The brain is one of the utmost, important organs in our body. It allows us to react to things, feel emotions and objects, obtain memories and it allows to think. These days it is common for brains to be damaged and eventually wasted. Why?
Football.
I probably just ruined your weekend by telling you that the majority of your favorite team’s players probably have had at least 2 concussions and are still suffering from concussion symptoms.
The NFL has been sweeping these concussions under the rug. Most notably, the NFL has unconcerned themselves with the brain disease called “chronic traumatic encephalopathy”(CTE). CTE occurs when the brain experiences a trauma that is caused by concussions or severe hits to the head.
In a recent study by Boston University researcher Ann McKee, 110 out of 111 brains of former NFL players, were found with CTE… Staggering.
CTE affects the brain in many ways such as impaired judgement, dementia, aggression and depression. But the biggest impact CTE has had on the NFL is one that cannot be predicted.
Death.
CTE has been noted as the catalyst for the suicides of linebacker Junior Seau, wide receiver Andre Waters and most recently tight end/murderer Aaron Hernandez.
Wait, murderer? Perhaps the impacts of CTE go beyond suicide, which is hard to do.
That’s not the worst part.
The league and the fans are so ignorant that all they care about is if the players generate money for them, or how their fantasy teams perform.
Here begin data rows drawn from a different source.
--- flow/design.v ---
module pe
#(
    parameter DATA_BIT = 8
)(
    input clk, 
    input rst,
    input [DATA_BIT-1:0] input_north, 
    input [DATA_BIT-1:0] input_west,
    output reg [DATA_BIT-1:0] output_south, 
    output reg [DATA_BIT-1:0] output_east,
    output reg [2*DATA_BIT-1:0] result
);
    (* use_dsp = "yes" *) reg [DATA_BIT-1:0] north_reg;
    (* use_dsp = "yes" *) reg [DATA_BIT-1:0] west_reg;
    (* use_dsp = "yes" *) reg [2*DATA_BIT-1:0] mult_reg;
    always @(posedge clk or posedge rst) begin 
        if(rst) begin
            north_reg <= 0;
            west_reg <= 0;
            mult_reg <= 0;
            result <= 0;
            output_east <= 0;
            output_south <= 0;
        end
        else begin
            north_reg <= input_north;
            west_reg <= input_west;
            mult_reg <= north_reg * west_reg;
            result <= mult_reg + result;
            output_east <= input_west;
            output_south <= input_north;
        end
    end
endmodule
module systolic_array
#(
    parameter DATA_BIT = 8
)
(
    input [DATA_BIT-1:0] input_west0, 
    input [DATA_BIT-1:0] input_west4, 
    input [DATA_BIT-1:0] input_west8, 
    input [DATA_BIT-1:0] input_west12,
    input [DATA_BIT-1:0] input_north0, 
    input [DATA_BIT-1:0] input_north1, 
    input [DATA_BIT-1:0] input_north2, 
    input [DATA_BIT-1:0] input_north3,
    input clk, 
    input rst, 
    output reg done,
    output [2*DATA_BIT-1:0] result0, result1, result2, result3, 
                            result4, result5, result6, result7, 
                            result8, result9, result10, result11, 
                            result12, result13, result14, result15
);
    reg [3:0] count;
    wire [DATA_BIT-1:0] output_south0, output_south1, output_south2, output_south3, 
                         output_south4, output_south5, output_south6, output_south7, 
                         output_south8, output_south9, output_south10, output_south11, 
                         output_south12, output_south13, output_south14, output_south15;
    wire [DATA_BIT-1:0] output_east0, output_east1, output_east2, output_east3, 
                         output_east4, output_east5, output_east6, output_east7, 
                         output_east8, output_east9, output_east10, output_east11, 
                         output_east12, output_east13, output_east14, output_east15;
    pe #(.DATA_BIT(DATA_BIT)) P0 (clk, rst, input_north0, input_west0, output_south0, output_east0, result0);
    pe #(.DATA_BIT(DATA_BIT)) P1 (clk, rst, input_north1, output_east0, output_south1, output_east1, result1);
    pe #(.DATA_BIT(DATA_BIT)) P2 (clk, rst, input_north2, output_east1, output_south2, output_east2, result2);
    pe #(.DATA_BIT(DATA_BIT)) P3 (clk, rst, input_north3, output_east2, output_south3, output_east3, result3);
    pe #(.DATA_BIT(DATA_BIT)) P4 (clk, rst, output_south0, input_west4, output_south4, output_east4, result4);
    pe #(.DATA_BIT(DATA_BIT)) P8 (clk, rst, output_south4, input_west8, output_south8, output_east8, result8);
    pe #(.DATA_BIT(DATA_BIT)) P12 (clk, rst, output_south8, input_west12, output_south12, output_east12, result12);
    pe #(.DATA_BIT(DATA_BIT)) P5 (clk, rst, output_south1, output_east4, output_south5, output_east5, result5);
    pe #(.DATA_BIT(DATA_BIT)) P6 (clk, rst, output_south2, output_east5, output_south6, output_east6, result6);
    pe #(.DATA_BIT(DATA_BIT)) P7 (clk, rst, output_south3, output_east6, output_south7, output_east7, result7);
    pe #(.DATA_BIT(DATA_BIT)) P9 (clk, rst, output_south5, output_east8, output_south9, output_east9, result9);
    pe #(.DATA_BIT(DATA_BIT)) P10 (clk, rst, output_south6, output_east9, output_south10, output_east10, result10);
    pe #(.DATA_BIT(DATA_BIT)) P11 (clk, rst, output_south7, output_east10, output_south11, output_east11, result11);
    pe #(.DATA_BIT(DATA_BIT)) P13 (clk, rst, output_south9, output_east12, output_south13, output_east13, result13);
    pe #(.DATA_BIT(DATA_BIT)) P14 (clk, rst, output_south10, output_east13, output_south14, output_east14, result14);
    pe #(.DATA_BIT(DATA_BIT)) P15 (clk, rst, output_south11, output_east14, output_south15, output_east15, result15);
    always @(posedge clk or posedge rst) begin
        if(rst) begin
            done <= 0;
            count <= 0;
        end
        else begin
            if(count == 9) begin
                done <= 1;
                count <= 0;
            end
            else begin
                done <= 0;
                count <= count + 1;
            end
        end 
    end 
endmodule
Take Jim McMahon, former Super Bowl-winning Chicago Bears quarterback. According to Newsday, the CTE-diagnosed player “couldn’t remember where he was”, and he “had to carry around his girlfriend’s cell phone number in case he forgot”, and also “he’d plan to go to the store, but then a half an hour later he’d be home wondering why he wanted to go out.”
The scariest part was that McMahon “stayed in bed for several days at a time because he couldn’t get out of it.”
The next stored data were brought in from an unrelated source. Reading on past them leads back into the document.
### design/flow/config.mk
export PLATFORM = sky130hd
export DESIGN_NAME = collision_checker
export DESIGN_NICKNAME = collision_checker
export VERILOG_FILES = /design/flow/design.v
export SDC_FILE = /design/flow/constraint.sdc
export NUM_CORES = 4
export LEC_CHECK = 1
export CORE_UTILIZATION = 30
### design/flow/constraint.sdc
current_design collision_checker

set clk_period 14.2
set clk_io_pct 0.2

create_clock -name clk0 -period $clk_period

set non_clock_inputs [all_inputs -no_clocks]
set_input_delay [expr $clk_period * $clk_io_pct] -clock clk0 $non_clock_inputs
set_output_delay [expr $clk_period * $clk_io_pct] -clock clk0 [all_outputs]
### design/flow/design.v
module collision_checker (input  [9:0] BallX, BallY, PipeX, PipeY, PipeX2, PipeY2, PipeX3, PipeY3, PipeX4, PipeY4, Ball_size,
								  input	[9:0] CoinX, CoinY, CoinX2, CoinY2, CoinX3, CoinY3, CoinX4, CoinY4,
								  output logic Collection_Flag, Collection2_Flag, Collection3_Flag, Collection4_Flag, 
								  output logic Collision);
	logic wall_collision, top_collision, side_collision, bot_collision;
	logic coin_collision, coin2_collision, coin3_collision, coin4_collision;
	parameter [9:0] Bird_Y_Min=0;        
	parameter [9:0] Bird_Y_Max=479;      
	parameter [9:0] Pipe_Width=25;       
	parameter [9:0] Pipe_Rim_Width=5;	 
	parameter [9:0] Pipe_Rim_Height=10;  
	parameter [9:0] Pipe_Gap=80;         
	always_comb
	begin:Coin1
			if((BallX >= (CoinX - 2)) && (BallX <= (CoinX + 2)) && (BallY >= (CoinY - 2)) && (BallY <= (CoinY + 2)))
				coin_collision <= 1'b1;
			else 
				coin_collision <= 1'b0;
	end
	always_comb
	begin:Coin2
			if((BallX >= (CoinX2 - 2)) && (BallX <= (CoinX2 + 2)) && (BallY >= (CoinY2 - 2)) && (BallY <= (CoinY2 + 2)))
				coin2_collision <= 1'b1;
			else 
				coin2_collision <= 1'b0;
	end
	always_comb
	begin:Coin3
			if((BallX >= (CoinX3 - 2)) && (BallX <= (CoinX3 + 2)) && (BallY >= (CoinY3 - 2)) && (BallY <= (CoinY3 + 2)))
				coin3_collision <= 1'b1;
			else 
				coin3_collision <= 1'b0;
	end
	always_comb
	begin:Coin4
			if((BallX >= (CoinX4 - 2)) && (BallX <= (CoinX4 + 2)) && (BallY >= (CoinY4 - 2)) && (BallY <= (CoinY4 + 2)))
				coin4_collision <= 1'b1;
			else 
				coin4_collision <= 1'b0;
	end
	always_comb
	begin:Wall_Collision_Logic
			if((BallY < Bird_Y_Min) || (BallY >= (Bird_Y_Max - 20)))
				wall_collision <= 1'b1;
			else
				wall_collision <= 1'b0;
	end
	always_comb
	begin:Top_Collision_Logic
			if ((BallX >= PipeX) && (BallX <= PipeX + Pipe_Width) && ((BallY - Ball_size) >= PipeY))
				top_collision <= 1'b1;
			else if ((BallX >= PipeX - Pipe_Rim_Width) && (BallX <= PipeX + Pipe_Width + Pipe_Rim_Width) && ((BallY - Ball_size) >= PipeY) && ((BallY - Ball_size) <= PipeY + Pipe_Rim_Height))
				top_collision <= 1'b1;
			else if ((BallX >= PipeX) && (BallX <= PipeX + Pipe_Width) && ((BallY - Ball_size) <= PipeY - Pipe_Gap))
				top_collision <= 1'b1;
			else if ((BallX >= PipeX - Pipe_Rim_Width) && (BallX <= PipeX + Pipe_Width + Pipe_Rim_Width) && ((BallY - Ball_size) >=  PipeY - Pipe_Gap - Pipe_Rim_Height) && ((BallY - Ball_size) <= PipeY - Pipe_Gap))
				top_collision <= 1'b1;
			else if ((BallX >= PipeX2) && (BallX <= PipeX2 + Pipe_Width) && ((BallY - Ball_size) >= PipeY2))
				top_collision <= 1'b1;
			else if ((BallX >= PipeX2 - Pipe_Rim_Width) && (BallX <= PipeX2 + Pipe_Width + Pipe_Rim_Width) && ((BallY - Ball_size) >= PipeY2) && ((BallY - Ball_size) <= PipeY2 + Pipe_Rim_Height))
				top_collision <= 1'b1;
			else if ((BallX >= PipeX2) && (BallX <= PipeX2 + Pipe_Width) && ((BallY - Ball_size) <= PipeY2 - Pipe_Gap))
				top_collision <= 1'b1;
			else if ((BallX >= PipeX2 - Pipe_Rim_Width) && (BallX <= PipeX2 + Pipe_Width + Pipe_Rim_Width) && ((BallY - Ball_size) >=  PipeY2 - Pipe_Gap - Pipe_Rim_Height) && ((BallY - Ball_size) <= PipeY2 - Pipe_Gap))
				top_collision <= 1'b1;
			else if ((BallX >= PipeX3) && (BallX <= PipeX3 + Pipe_Width) && ((BallY - Ball_size) >= PipeY3))
				top_collision <= 1'b1;
			else if ((BallX >= PipeX3 - Pipe_Rim_Width) && (BallX <= PipeX3 + Pipe_Width + Pipe_Rim_Width) && ((BallY - Ball_size) >= PipeY3) && ((BallY - Ball_size) <= PipeY3 + Pipe_Rim_Height))
				top_collision <= 1'b1;
			else if ((BallX >= PipeX3) && (BallX <= PipeX3 + Pipe_Width) && ((BallY - Ball_size) <= PipeY3 - Pipe_Gap))
				top_collision <= 1'b1;
			else if ((BallX >= PipeX3 - Pipe_Rim_Width) && (BallX <= PipeX3 + Pipe_Width + Pipe_Rim_Width) && ((BallY - Ball_size) >=  PipeY3 - Pipe_Gap - Pipe_Rim_Height) && ((BallY - Ball_size) <= PipeY3 - Pipe_Gap))
				top_collision <= 1'b1;
			else if ((BallX >= PipeX4) && (BallX <= PipeX4 + Pipe_Width) && ((BallY - Ball_size) >= PipeY4))
				top_collision <= 1'b1;
			else if ((BallX >= PipeX4 - Pipe_Rim_Width) && (BallX <= PipeX4 + Pipe_Width + Pipe_Rim_Width) && ((BallY - Ball_size) >= PipeY4) && ((BallY - Ball_size) <= PipeY4 + Pipe_Rim_Height))
				top_collision <= 1'b1;
			else if ((BallX >= PipeX4) && (BallX <= PipeX4 + Pipe_Width) && ((BallY - Ball_size) <= PipeY4 - Pipe_Gap))
				top_collision <= 1'b1;
			else if ((BallX >= PipeX4 - Pipe_Rim_Width) && (BallX <= PipeX4 + Pipe_Width + Pipe_Rim_Width) && ((BallY - Ball_size) >=  PipeY4 - Pipe_Gap - Pipe_Rim_Height) && ((BallY - Ball_size) <= PipeY4 - Pipe_Gap))
				top_collision <= 1'b1;
			else 
				top_collision <= 1'b0;
	end
	always_comb 
	begin:Side_Collision_Logic
			if (((BallX + Ball_size) >= PipeX) && ((BallX + Ball_size) <= PipeX + Pipe_Width) && (BallY >= PipeY))
				side_collision <= 1'b1;
			else if (((BallX + Ball_size) >= PipeX - Pipe_Rim_Width) && ((BallX + Ball_size) <= PipeX + Pipe_Width + Pipe_Rim_Width) && (BallY >= PipeY) && (BallY <= PipeY + Pipe_Rim_Height))
				side_collision <= 1'b1;
			else if (((BallX + Ball_size) >= PipeX) && ((BallX + Ball_size) <= PipeX + Pipe_Width) && (BallY <= PipeY - Pipe_Gap))
				side_collision <= 1'b1;
			else if (((BallX + Ball_size) >= PipeX - Pipe_Rim_Width) && ((BallX + Ball_size) <= PipeX + Pipe_Width + Pipe_Rim_Width) && (BallY >=  PipeY - Pipe_Gap - Pipe_Rim_Height) && (BallY <= PipeY - Pipe_Gap))
				side_collision <= 1'b1;
			else if (((BallX + Ball_size) >= PipeX2) && ((BallX + Ball_size) <= PipeX2 + Pipe_Width) && (BallY >= PipeY2))
				side_collision <= 1'b1;
			else if (((BallX + Ball_size) >= PipeX2 - Pipe_Rim_Width) && ((BallX + Ball_size) <= PipeX2 + Pipe_Width + Pipe_Rim_Width) && (BallY >= PipeY2) && (BallY <= PipeY2 + Pipe_Rim_Height))
				side_collision <= 1'b1;
			else if (((BallX + Ball_size) >= PipeX2) && ((BallX + Ball_size) <= PipeX2 + Pipe_Width) && (BallY <= PipeY2 - Pipe_Gap))
				side_collision <= 1'b1;
			else if (((BallX + Ball_size) >= PipeX2 - Pipe_Rim_Width) && ((BallX + Ball_size) <= PipeX2 + Pipe_Width + Pipe_Rim_Width) && (BallY >=  PipeY2 - Pipe_Gap - Pipe_Rim_Height) && (BallY <= PipeY2 - Pipe_Gap))
				side_collision <= 1'b1;
			else if (((BallX + Ball_size) >= PipeX3) && ((BallX + Ball_size) <= PipeX3 + Pipe_Width) && (BallY >= PipeY3))
				side_collision <= 1'b1;
			else if (((BallX + Ball_size) >= PipeX3 - Pipe_Rim_Width) && ((BallX + Ball_size) <= PipeX3 + Pipe_Width + Pipe_Rim_Width) && (BallY >= PipeY3) && (BallY <= PipeY3 + Pipe_Rim_Height))
				side_collision <= 1'b1;
			else if (((BallX + Ball_size) >= PipeX3) && ((BallX + Ball_size) <= PipeX3 + Pipe_Width) && (BallY <= PipeY3 - Pipe_Gap))
				side_collision <= 1'b1;
			else if (((BallX + Ball_size) >= PipeX3 - Pipe_Rim_Width) && ((BallX + Ball_size) <= PipeX3 + Pipe_Width + Pipe_Rim_Width) && (BallY >=  PipeY3 - Pipe_Gap - Pipe_Rim_Height) && (BallY <= PipeY3 - Pipe_Gap))
				side_collision <= 1'b1;
			else if (((BallX + Ball_size) >= PipeX4) && ((BallX + Ball_size) <= PipeX4 + Pipe_Width) && (BallY >= PipeY4))
				side_collision <= 1'b1;
			else if (((BallX + Ball_size) >= PipeX4 - Pipe_Rim_Width) && ((BallX + Ball_size) <= PipeX4 + Pipe_Width + Pipe_Rim_Width) && (BallY >= PipeY4) && (BallY <= PipeY4 + Pipe_Rim_Height))
				side_collision <= 1'b1;
			else if (((BallX + Ball_size) >= PipeX4) && ((BallX + Ball_size) <= PipeX4 + Pipe_Width) && (BallY <= PipeY4 - Pipe_Gap))
				side_collision <= 1'b1;
			else if (((BallX + Ball_size) >= PipeX4 - Pipe_Rim_Width) && ((BallX + Ball_size) <= PipeX4 + Pipe_Width + Pipe_Rim_Width) && (BallY >=  PipeY4 - Pipe_Gap - Pipe_Rim_Height) && (BallY <= PipeY4 - Pipe_Gap))
				side_collision <= 1'b1;
			else 
				side_collision <= 1'b0;
	end
	always_comb
	begin:Bot_Collision_Logic
			if ((BallX >= PipeX) && (BallX <= PipeX + Pipe_Width) && ((BallY + Ball_size) >= PipeY))
				bot_collision <= 1'b1;
			else if ((BallX >= PipeX - Pipe_Rim_Width) && (BallX <= PipeX + Pipe_Width + Pipe_Rim_Width) && ((BallY + Ball_size) >= PipeY) && ((BallY + Ball_size) <= PipeY + Pipe_Rim_Height))
				bot_collision <= 1'b1;
			else if ((BallX >= PipeX) && (BallX <= PipeX + Pipe_Width) && ((BallY + Ball_size) <= PipeY - Pipe_Gap))
				bot_collision <= 1'b1;
			else if ((BallX >= PipeX - Pipe_Rim_Width) && (BallX <= PipeX + Pipe_Width + Pipe_Rim_Width) && ((BallY + Ball_size) >=  PipeY - Pipe_Gap - Pipe_Rim_Height) && ((BallY + Ball_size) <= PipeY - Pipe_Gap))
				bot_collision <= 1'b1;
			else if ((BallX >= PipeX2) && (BallX <= PipeX2 + Pipe_Width) && ((BallY + Ball_size) >= PipeY2))
				bot_collision <= 1'b1;
			else if ((BallX >= PipeX2 - Pipe_Rim_Width) && (BallX <= PipeX2 + Pipe_Width + Pipe_Rim_Width) && ((BallY + Ball_size) >= PipeY2) && ((BallY + Ball_size) <= PipeY2 + Pipe_Rim_Height))
				bot_collision <= 1'b1;
			else if ((BallX >= PipeX2) && (BallX <= PipeX2 + Pipe_Width) && ((BallY + Ball_size) <= PipeY2 - Pipe_Gap))
				bot_collision <= 1'b1;
			else if ((BallX >= PipeX2 - Pipe_Rim_Width) && (BallX <= PipeX2 + Pipe_Width + Pipe_Rim_Width) && ((BallY + Ball_size) >=  PipeY2 - Pipe_Gap - Pipe_Rim_Height) && ((BallY + Ball_size) <= PipeY2 - Pipe_Gap))
				bot_collision <= 1'b1;
			else if ((BallX >= PipeX3) && (BallX <= PipeX3 + Pipe_Width) && ((BallY + Ball_size) >= PipeY3))
				bot_collision <= 1'b1;
			else if ((BallX >= PipeX3 - Pipe_Rim_Width) && (BallX <= PipeX3 + Pipe_Width + Pipe_Rim_Width) && ((BallY + Ball_size) >= PipeY3) && ((BallY + Ball_size) <= PipeY3 + Pipe_Rim_Height))
				bot_collision <= 1'b1;
			else if ((BallX >= PipeX3) && (BallX <= PipeX3 + Pipe_Width) && ((BallY + Ball_size) <= PipeY3 - Pipe_Gap))
				bot_collision <= 1'b1;
			else if ((BallX >= PipeX3 - Pipe_Rim_Width) && (BallX <= PipeX3 + Pipe_Width + Pipe_Rim_Width) && ((BallY + Ball_size) >=  PipeY3 - Pipe_Gap - Pipe_Rim_Height) && ((BallY + Ball_size) <= PipeY3 - Pipe_Gap))
				bot_collision <= 1'b1;
			else if ((BallX >= PipeX4) && (BallX <= PipeX4 + Pipe_Width) && ((BallY + Ball_size) >= PipeY4))
				bot_collision <= 1'b1;
			else if ((BallX >= PipeX4 - Pipe_Rim_Width) && (BallX <= PipeX4 + Pipe_Width + Pipe_Rim_Width) && ((BallY + Ball_size) >= PipeY4) && ((BallY + Ball_size) <= PipeY4 + Pipe_Rim_Height))
				bot_collision <= 1'b1;
			else if ((BallX >= PipeX4) && (BallX <= PipeX4 + Pipe_Width) && ((BallY + Ball_size) <= PipeY4 - Pipe_Gap))
				bot_collision <= 1'b1;
			else if ((BallX >= PipeX4 - Pipe_Rim_Width) && (BallX <= PipeX4 + Pipe_Width + Pipe_Rim_Width) && ((BallY + Ball_size) >=  PipeY4 - Pipe_Gap - Pipe_Rim_Height) && ((BallY + Ball_size) <= PipeY4 - Pipe_Gap))
				bot_collision <= 1'b1;
			else 
				bot_collision <= 1'b0;
	end
	assign Collision = wall_collision || top_collision || side_collision || bot_collision;
	assign Collection_Flag = coin_collision;
	assign Collection2_Flag = coin2_collision;
	assign Collection3_Flag = coin3_collision;
	assign Collection4_Flag = coin4_collision;
endmodule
It’s easy to point at our favorite NFL players that we idolize, but the real impact CTE and concussions have had is on our youth.
We start children out with Pop Warner football and think nothing of it. They’re just kids right? Let them have fun. Then they go to middle school and hits get harder as testosterone increases. Then to high school, where football is life. Each day of the year you’re lifting weights, practicing, and playing. Hit after hit.
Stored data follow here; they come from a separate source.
==> design/flow/run.sh <==
#!/bin/bash
# OpenROAD 26Q1-2900-gdf79404cd8, Yosys 0.63+post, stock flow scripts
make -C /OpenROAD-flow-scripts/flow DESIGN_CONFIG=/design/flow/config.mk WORK_HOME=/design/flow/orfs finish
==> design/flow/config.mk <==
export PLATFORM = sky130hd
export DESIGN_NAME = color_mapper
export DESIGN_NICKNAME = color_mapper
export VERILOG_FILES = /design/flow/design.v
export SDC_FILE = /design/flow/constraint.sdc
export NUM_CORES = 4
export LEC_CHECK = 1
export CORE_UTILIZATION = 50
==> design/flow/constraint.sdc <==
current_design color_mapper

set clk_period 42.5
set clk_io_pct 0.2

create_clock -name clk0 -period $clk_period

set non_clock_inputs [all_inputs -no_clocks]
set_input_delay [expr $clk_period * $clk_io_pct] -clock clk0 $non_clock_inputs
set_output_delay [expr $clk_period * $clk_io_pct] -clock clk0 [all_outputs]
I tend to think there are more important things than sports in life, and I certainly don’t think a sport is worth dying for. If we as a society don’t want to be rattled by suicides and concussions then we have do something about it,
We have to take our kids out of football, we have to encourage ejections for helmet-to-helmet hits like college football does and we have to create new technologies for these consequential hits to the head. Primarily we have to realize the disease and not ignore it.
The sport of football is a great game and I am hooked on the it.
But the dangerous, life-threatening impacts of CTE aren’t fantasy. They’re reality.